The view for a single or deeply nested comment thread has a "view full discussion" link. This should send you to that comment in the stream, not to the top of the page, or at least a link should be provided that does that.

Use Cases

In the mode where comments can be arbitrarily deeply nested, a "read more of this conversation" link is generated when the nesting exceeds a certain point. Clicking this link takes you to an alternative view summarising the thread up to this point, and then showing replies as per usual. This all works well. This view also has a "view full discussion" link to return you to the full comments thread. This works, but it sends you to the top of the article hosting the comments section in question, meaning you lose your place.
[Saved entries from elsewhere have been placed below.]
## flow/design.v

```verilog
module uart_bps_1(clk,rst_n,cnt_start,bps_sig
    );
    input clk;
    input rst_n;
    input cnt_start;
    output bps_sig;
    reg [12:0]cnt_bps;
    wire bps_sig;
    parameter bps_t = 13'd5207;
    always@(posedge clk or negedge rst_n)
    begin
       if(!rst_n)
       begin
          cnt_bps <= 13'd0;
       end
       else if(cnt_bps == bps_t)
       begin
          cnt_bps <= 13'd0;
       end
       else if(cnt_start)
       begin
          cnt_bps <= cnt_bps + 1'b1;
       end
       else 
       begin
          cnt_bps <= 1'b0;
       end
    end
    assign bps_sig = (cnt_bps ==  13'd2604) ? 1'b1 : 1'b0;   
endmodule
module uart_receive_1(
	input	clk,
	input	rst_n,
	input	clk_bps, 
	input	data_rx, 
	output	reg	rx_int, 
	output	[7:0]	data_tx, 
	output	reg	bps_start	 
    );
reg	[1:0]	rx;
always@(posedge	clk	or	negedge	rst_n)begin
	if(!rst_n)	rx <= 2'b11;
	else	begin
		rx[0]	<=	data_rx;
		rx[1]	<=	rx[0];
	end
end
wire	nege_edge;
	assign nege_edge= rx[1]	&	~rx[0]; 
reg	[3:0]num;
always@(posedge	clk	or	negedge	rst_n)begin
	if(!rst_n)	begin	
		bps_start <= 1'b0;	
		rx_int <= 1'b0;
	end
	else	if(nege_edge)begin
		bps_start <= 1'b1;
		rx_int <= 1'b1;
	end
	else if(num == 4'd10)begin
		bps_start <= 1'b0;	
		rx_int <= 1'b0;
	end
end
reg	[7:0]	rx_data_temp_r; 
reg	[7:0]	rx_data_r; 
always@(posedge	clk	or	negedge	rst_n)begin
	if(!rst_n)	begin	
		rx_data_r	<= 8'd0;
		rx_data_temp_r	<= 8'd0;
		num <= 4'd0;
	end
	else	if(rx_int)begin
		if(clk_bps)begin
			num <= num + 1'b1;
			case(num)
				4'd1: rx_data_temp_r[0] <= data_rx;	 
				4'd2: rx_data_temp_r[1] <= data_rx;	 
				4'd3: rx_data_temp_r[2] <= data_rx;	 
				4'd4: rx_data_temp_r[3] <= data_rx;	 
				4'd5: rx_data_temp_r[4] <= data_rx;	 
				4'd6: rx_data_temp_r[5] <= data_rx;	 
				4'd7: rx_data_temp_r[6] <= data_rx;	 
				4'd8: rx_data_temp_r[7] <= data_rx;	 
				default: ;
			endcase
		end
		else if(num == 4'd10)begin
			rx_data_r	<=rx_data_temp_r;
			num <= 4'd0;
		end
	end
end
assign	data_tx = rx_data_r;
endmodule
module surf_internet_rx(
    input              		clk,
    input              		rst_n,
    input   [7:0]      		data_rx,
	input					rx_int, 
	output					flag_en_1,
	output	reg	[7:0]		addr_daohang_data,	
	output  reg [92:0] 		data_rx_end_internet
);
	reg	[1:0]	rx_int_r;	
	always@(posedge	clk	or	negedge	rst_n)begin
		if(!rst_n)	begin
			rx_int_r[0]	<=	1'b0;
			rx_int_r[1]	<=	1'b0;
		end
		else	begin
			rx_int_r[0]	<=	rx_int;
			rx_int_r[1]	<=	rx_int_r[0];
		end
	end
	wire	nege_edge	= 	rx_int_r[1]	&	~rx_int_r[0]; 
	reg	[7:0]	data_rx_r; 
	always@(posedge	clk	or	negedge	rst_n)begin
		if(!rst_n)	begin
			data_rx_r <= 8'd0;
		end
		else	if(nege_edge)begin
			data_rx_r <= data_rx;
		end
	end
parameter length = 11;  
parameter [length-1 : 0]                          
                S_IDLE    = 11'b0000_0000_001,
                S_State1  = 11'b0000_0000_010,
                S_State2  = 11'b0000_0000_100,
                S_State3  = 11'b0000_0001_000,
                S_State4  = 11'b0000_0010_000,
				S_State5  = 11'b0000_0100_000,
                S_State6  = 11'b0000_1000_000,
				S_State7  = 11'b0001_0000_000,				
                S_State8  = 11'b0010_0000_000,
                S_State9  = 11'b0100_0000_000,				
				S_State10 = 11'b1000_0000_000;
reg [length-1 : 0] c_state;
reg [length-1 : 0] n_state;
always @(posedge clk or negedge rst_n) begin
    if (!rst_n) begin
        c_state <= S_IDLE;  
    end
    else begin
        c_state <= n_state;  
    end
end
always @(*) begin    
    case(c_state)
        S_IDLE   : 
          if (data_rx_r == 8'h64 && nege_edge) 
            n_state = S_State1;
          else 
            n_state = S_IDLE;
        S_State1 :
          if (data_rx_r == 8'h69 && nege_edge) 
            n_state = S_State2;
          else 
            n_state = S_State1;
        S_State2 :
          if (data_rx_r == 8'h73 && nege_edge) 
            n_state = S_State3;
          else  
            n_state = S_State2;
        S_State3 :
          if (data_rx_r == 8'h74 && nege_edge) 
            n_state = S_State4;
          else 
            n_state = S_State3;
        S_State4 :
          if (data_rx_r == 8'h61 && nege_edge) 
            n_state = S_State5;
          else 
            n_state = S_State4; 
		S_State5 :
          if (data_rx_r == 8'h6e && nege_edge) 
            n_state = S_State6;
          else 
            n_state = S_State5;
		S_State6 :
          if (data_rx_r == 8'h63 && nege_edge) 
            n_state = S_State7;
          else 
            n_state = S_State6;			
		S_State7 :
          if (data_rx_r == 8'h65 && nege_edge) 
            n_state = S_State8;
          else 
            n_state = S_State7;			
		S_State8 :
          if (data_rx_r == 8'h22 && nege_edge) 
            n_state = S_State9;
          else 
            n_state = S_State8;	
		S_State9 :
          if (data_rx_r == 8'h3a && nege_edge) 
            n_state = S_State10;
          else 
            n_state = S_State9;		
		S_State10 :
		  if (data_rx_r && nege_edge)
            n_state = S_IDLE;
          else 
            n_state = S_IDLE;
        default :
            n_state = S_IDLE;
    endcase 
end
reg         detected_o;
always @ (posedge clk or negedge rst_n) begin   
	if(!rst_n) begin
		detected_o <= 1'b0;
		end
	else if( c_state == S_State10) begin
		detected_o <= 1'b1;
		end
	else begin
		detected_o <= 1'b0;
		end
	end
	reg [5:0] num;  
	reg	start_reg;
	reg timeout;
always@(posedge clk)
   start_reg <= detected_o;
	reg [7:0] count;
always@(posedge clk or negedge rst_n) begin
   if (!rst_n)
		timeout <= 0;
   else if(start_reg == 0 && detected_o ==1) 
		timeout <= 1;
   else if(count == 8'd85)                   
		timeout <= 0;
   else
		timeout <= timeout;
	end
	reg	[7:0]	data_pickup_r; 
	always@(posedge	clk or negedge rst_n)begin
		if(!rst_n)	begin
			data_pickup_r <= 8'd0;
		end
		else if(timeout) begin
			data_pickup_r <= data_rx_r;                
		end
	end
	always@(posedge clk or negedge rst_n)              
	begin
		if(!rst_n)
			count <= 7;
		else if(data_pickup_r==8'h2C && nege_edge)
			count <= count + 1;
		else if(start_reg == 0 && detected_o ==1)
			count <= 0;
		else
			count <= count;
	end
	always@(posedge	clk	or	negedge	rst_n)
	begin
		if(!rst_n)	
			num	<= 4'd0;
		else if( start_reg == 0 && detected_o ==1 )	
			num <= 0;
		else if( (timeout && nege_edge) || (timeout && start_reg))				
			num <= num + 1'b1;
		else	
			num <= num;
	end
	reg	[79:0]	Latitude;		 
	reg	[87:0]	longitude;		 
	reg	[23:0]	distance_1;	 
	always@(posedge	clk	or	negedge	rst_n)begin
		if(!rst_n)	begin
			Latitude <= 0;						
			longitude <= 0;						
			distance_1 <= 24'b0000_0000_0000_0000_1111_1111;
		end                                                           
		else if(count == 8'd0 && nege_edge && data_pickup_r!=8'h2C && data_pickup_r >= 8'h30 && data_pickup_r <= 8'h39)begin              
			case(num)
				4'd1:	distance_1[23:16] <= data_pickup_r;                     
				4'd2:	distance_1[15:8] <= data_pickup_r;
				4'd3:	distance_1[7:0] <= data_pickup_r;
			default:;	
			endcase
		end
		else if(count == 8'd3&&nege_edge&& data_pickup_r!=8'h2C)begin           
			case(num)
				4'd1:	Latitude[39:32] <= data_pickup_r;
				4'd2:	Latitude[31:24] <= data_pickup_r;
				4'd3:	Latitude[23:16] <= data_pickup_r;
				4'd4:   Latitude[15:8] 	<= data_pickup_r;
				4'd5:	Latitude[7:0]  	<= data_pickup_r;	
			default:;
			endcase
		end
		else begin
			if(count == 8'd5 && nege_edge && data_pickup_r != 8'h2C)begin       
			case(num)
				4'd1:	longitude[39:32] <= data_pickup_r;
				4'd2:	longitude[31:24] <= data_pickup_r;
				4'd3:	longitude[23:16] <= data_pickup_r;
				4'd4:	longitude[15:8]  <= data_pickup_r;
				4'd5:   longitude[7:0]   <= data_pickup_r;	
			default:;
			endcase
			end	
		end
	end			
reg	[8:0]	distance;
	always @(posedge clk)
	begin
		if(data_pickup_r == 8'h2c && num == 3)	 
		distance <= distance_1[19:16]*10 + distance_1[11:8];
		else								 
		distance <= distance_1[19:16]*100 + distance_1[11:8]*10 + distance_1[3:0];
	end	
reg		[23:0]		b0;
reg		[23:0]		b1;
reg		[23:0]		b2;
reg		[23:0]		b3;
reg		[23:0]		b4;
reg		[23:0]		b5;
reg		[23:0]		b6;
reg		[23:0]		b7;
always @(posedge clk or negedge rst_n)
	if(!rst_n)
	begin
	b0 <= 24'd0;
	b1 <= 24'd0;
	b2 <= 24'd0;
	b3 <= 24'd0;
	b4 <= 24'd0;
	b5 <= 24'd0;
	b6 <= 24'd0;
	b7 <= 24'd0;
	end
	else begin
	b0 <= distance_1;
	b1 <= b0;
	b2 <= b1;
	b3 <= b2;
	b4 <= b3;
    b5 <= b4;
    b6 <= b5;
    b7 <= b6;
	end
reg		flag;
always @(*)
	begin
	if( (b7 - b6) == 0  && distance >= 18 && distance <= 227 && num == 3)
	flag = 1;
	else
	flag = 0;
	end
	wire [7:0]	c;
	assign c = flag ? distance[7:0] : 8'd0;
	wire [7:0]	d;
	assign d = (c > 200) ? c+5 : c;
reg		g0;
reg     g1;
always @(posedge clk or negedge rst_n)
	if(!rst_n)
	begin
	g0 <= 1'b0;
	g1 <= 1'b0;
	end
	else 
	begin
	g0 <= flag;
	g1 <= g0;
	end
wire	flag_posedge;
wire	flag_negedge;	
assign flag_posedge= (g0 && ~g1)? 1 : 0;	
assign flag_negedge= (~g0 && g1)? 1 : 0;
reg		[7:0]		cnt;	
always @(posedge clk or negedge rst_n)
	begin
		if(!rst_n)
		cnt <= 8'b0;
		else if(flag_negedge)
		cnt <= 8'b0;
		else if(cnt == 51)
		cnt <= cnt;
		else if(flag)
		cnt <= cnt + 1;
		else
		cnt <= cnt;
	end
assign flag_en = (cnt == 50)?1:0;
parameter length_1 = 12;  
parameter [length_1-1 : 0]                          
                S_IDLE_1_1		= 12'b0000_0000_0001,
                S_State1_1		= 12'b0000_0000_0010,
                S_State2_1		= 12'b0000_0000_0100,
                S_State3_1		= 12'b0000_0000_1000,
                S_State4_1		= 12'b0000_0001_0000,
				S_State5_1		= 12'b0000_0010_0000,
                S_State6_1		= 12'b0000_0100_0000,
				S_State7_1		= 12'b0000_1000_0000,				
                S_State8_1		= 12'b0001_0000_0000,
                S_State9_1		= 12'b0010_0000_0000,				
				S_State10_1		= 12'b0100_0000_0000,
				S_State11_1		= 12'b1000_0000_0000;		
reg [length_1-1 : 0] c_state_1;
reg [length_1-1 : 0] n_state_1;
always @(posedge clk or negedge rst_n) begin
    if (!rst_n) begin
        c_state_1 <= S_IDLE_1_1;  
    end
    else begin
        c_state_1 <= n_state_1;  
    end
end
always @(*) begin    
    case(c_state_1)
        S_IDLE_1_1   : 
          if (data_rx_r == 8'h64 && nege_edge) 
            n_state_1 = S_State1_1;
          else 
            n_state_1 = S_IDLE_1_1;
        S_State1_1 :
          if (data_rx_r == 8'h69 && nege_edge) 
            n_state_1 = S_State2_1;
          else 
            n_state_1 = S_State1_1;
        S_State2_1 :
          if (data_rx_r == 8'h72 && nege_edge) 
            n_state_1 = S_State3_1;
          else  
            n_state_1 = S_State2_1;
        S_State3_1 :
          if (data_rx_r == 8'h65 && nege_edge) 
            n_state_1 = S_State4_1;
          else 
            n_state_1 = S_State3_1;
        S_State4_1 :
          if (data_rx_r == 8'h63 && nege_edge) 
            n_state_1 = S_State5_1;
          else 
            n_state_1 = S_State4_1; 
		S_State5_1 :
          if (data_rx_r == 8'h74 && nege_edge) 
            n_state_1 = S_State6_1;
          else 
            n_state_1 = S_State5_1;
		S_State6_1 :
          if (data_rx_r == 8'h69 && nege_edge) 
            n_state_1 = S_State7_1;
          else 
            n_state_1 = S_State6_1;			
		S_State7_1 :
          if (data_rx_r == 8'h6f && nege_edge) 
            n_state_1 = S_State8_1;
          else 
            n_state_1 = S_State7_1;		
		S_State8_1 :
          if (data_rx_r == 8'h6e && nege_edge) 
            n_state_1 = S_State9_1;
          else 
            n_state_1 = S_State8_1;	
		S_State9_1 :
          if (data_rx_r == 8'h22 && nege_edge) 
            n_state_1 = S_State10_1;
          else 
            n_state_1 = S_State9_1;	
		S_State10_1 :
          if (data_rx_r == 8'h3a && nege_edge) 
            n_state_1 = S_State11_1;
          else 
            n_state_1 = S_State10_1;		
		S_State11_1 :
		  if (data_rx_r && nege_edge)
            n_state_1 = S_IDLE_1_1;
          else 
            n_state_1 = S_IDLE_1_1;
        default :
            n_state_1 = S_IDLE_1_1;
    endcase 
end
reg         		detected_o_1;
always @ (posedge clk or negedge rst_n) begin   
	if(!rst_n) begin
		detected_o_1 <= 1'b0;
		end
	else if( c_state_1 == S_State11_1) begin
		detected_o_1 <= 1'b1;
		end
	else begin
		detected_o_1 <= 1'b0;
		end
	end
	reg [5:0] num_1;  
	reg	start_reg_1;
	reg timeout_1;
always@(posedge clk)
   start_reg_1 <= detected_o_1;
	reg [7:0] count_1;
always@(posedge clk or negedge rst_n) begin
   if (!rst_n)
		timeout_1 <= 0;
   else if(start_reg_1 == 0 && detected_o_1 ==1) 
		timeout_1 <= 1;
   else if(count_1 == 8'd85)                   
		timeout_1 <= 0;
   else
		timeout_1 <= timeout_1;
	end
	reg	[7:0]	data_pickup_r_1; 
	always@(posedge	clk or negedge rst_n)begin
		if(!rst_n)	begin
			data_pickup_r_1 <= 8'd0;
		end
		else if(timeout_1) begin
			data_pickup_r_1 <= data_rx_r;                
		end
	end
	always@(posedge clk or negedge rst_n)              
	begin
		if(!rst_n)
			count_1 <= 7;
		else if(data_pickup_r_1==8'h2C && nege_edge)
			count_1 <= count_1 + 1;
		else if(start_reg_1 == 0 && detected_o_1 ==1)
			count_1 <= 0;
		else
			count_1 <= count_1;
	end
	always@(posedge	clk	or	negedge	rst_n)
	begin
		if(!rst_n)	
			num_1	<= 4'd0;
		else if( start_reg_1 == 0 && detected_o_1 ==1 )	
			num_1 <= 0;
		else if((timeout_1 && nege_edge) || (timeout_1 && start_reg_1))				
			num_1 <= num_1 + 1'b1;
		else	
			num_1 <= num_1;
	end
	reg	[3:0]		direction;	
always@(posedge	clk	or	negedge	rst_n)begin
	if(!rst_n)						
		direction <= 8'b0;                                                         
	else if(count_1 == 8'd0 && nege_edge && data_pickup_r!=8'h2C && data_pickup_r >= 8'h30 && data_pickup_r <= 8'h39)             
		case(num_1)
			4'd1:	direction <= data_pickup_r[3:0];                     
		default:	direction <= 4'b0;	
		endcase
	end
always @(posedge clk or negedge rst_n)
	begin
		if(!rst_n)	
		data_rx_end_internet <= 93'b0000_0000_1000_0000_0000_0000_0000_0000_0000_0000_0000_0000_0000_0000_0000_0000_0000_0000_0000_0000_0000_0000_0000_0;
		else if(flag)
		data_rx_end_internet[92:85] <= d;
		else if(num_1 == 2)
		data_rx_end_internet[83:80] <= direction;
		else
		data_rx_end_internet <= data_rx_end_internet;
	end	
reg		[7:0]		cnt_1;	
always @(posedge clk or negedge rst_n)
	begin
		if(!rst_n)
		cnt_1 <= 8'b0;
		else if(num_1 == 3)
		cnt_1 <= 8'b0;
		else if(cnt_1 == 51)
		cnt_1 <= cnt_1;
		else if(num_1 == 2)
		cnt_1 <= cnt_1 + 1;
		else
		cnt_1 <= cnt_1;
	end
assign flag_en_1 = (cnt_1 == 50)?1:0;	
always @(posedge clk or negedge rst_n)
	begin
	if(!rst_n)
	addr_daohang_data <= 8'b0;
	else if(cnt_1 == 50 )
	addr_daohang_data <= addr_daohang_data + 1'b1;
	else
	addr_daohang_data <= addr_daohang_data;
	end	
endmodule
module top_rx_surf(
	input 			clk,
	input 			rst_n,
	input 			data_rx,
	output			flag_en_1, 
	output [7:0]	addr_daohang_data,
	output [12:0]	data_rx_end_internet
    );
	wire 	[7:0]	data_tx;
	wire	[92:0]	nav_data;
	assign	data_rx_end_internet = nav_data[92:80];
surf_internet_rx u_surf_internet_rx (
    .clk(clk), 
    .rst_n(rst_n), 
    .data_rx(data_tx), 
    .rx_int(rx_int), 
	.flag_en_1(flag_en_1),
	.addr_daohang_data(addr_daohang_data),
    .data_rx_end_internet(nav_data)
    );
uart_bps_1 u_uart_bps_1 (
    .clk(clk), 
    .rst_n(rst_n), 
    .cnt_start(bps_start),
    .bps_sig(clk_bps)
    );
uart_receive_1 u_uart_receive_1 (
    .clk(clk), 
    .rst_n(rst_n), 
    .clk_bps(clk_bps), 
    .data_rx(data_rx), 
    .rx_int(rx_int), 
    .data_tx(data_tx), 
    .bps_start(bps_start)
    );
endmodule
```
Ideally, this would instead send you to the point where you clicked the "read more of this conversation" link - i.e. we'd jump you to the comment whose "read more" link the current view shows.

In the simple case I think this should be reasonably easy to achieve - we already know what comment we want to go to as it's present in this view. There is a complexity for large streams where the desired comment has fallen off the bottom of the "load more" fold; perhaps we'd continue to "load more" until we find the desired comment, or start from that comment tree with a "load previous" button above?

This came up by user request on a particularly large and contentious comment thread we're currently hosting (400 comments so far), though I've previously noticed this myself. There is a workaround in that you can use your browser's "open in new tab" shortcut, but it's not ideal UX. (A simple hack here might be to just make that link open in a new tab by default, but I don't know how you feel about that UX either.)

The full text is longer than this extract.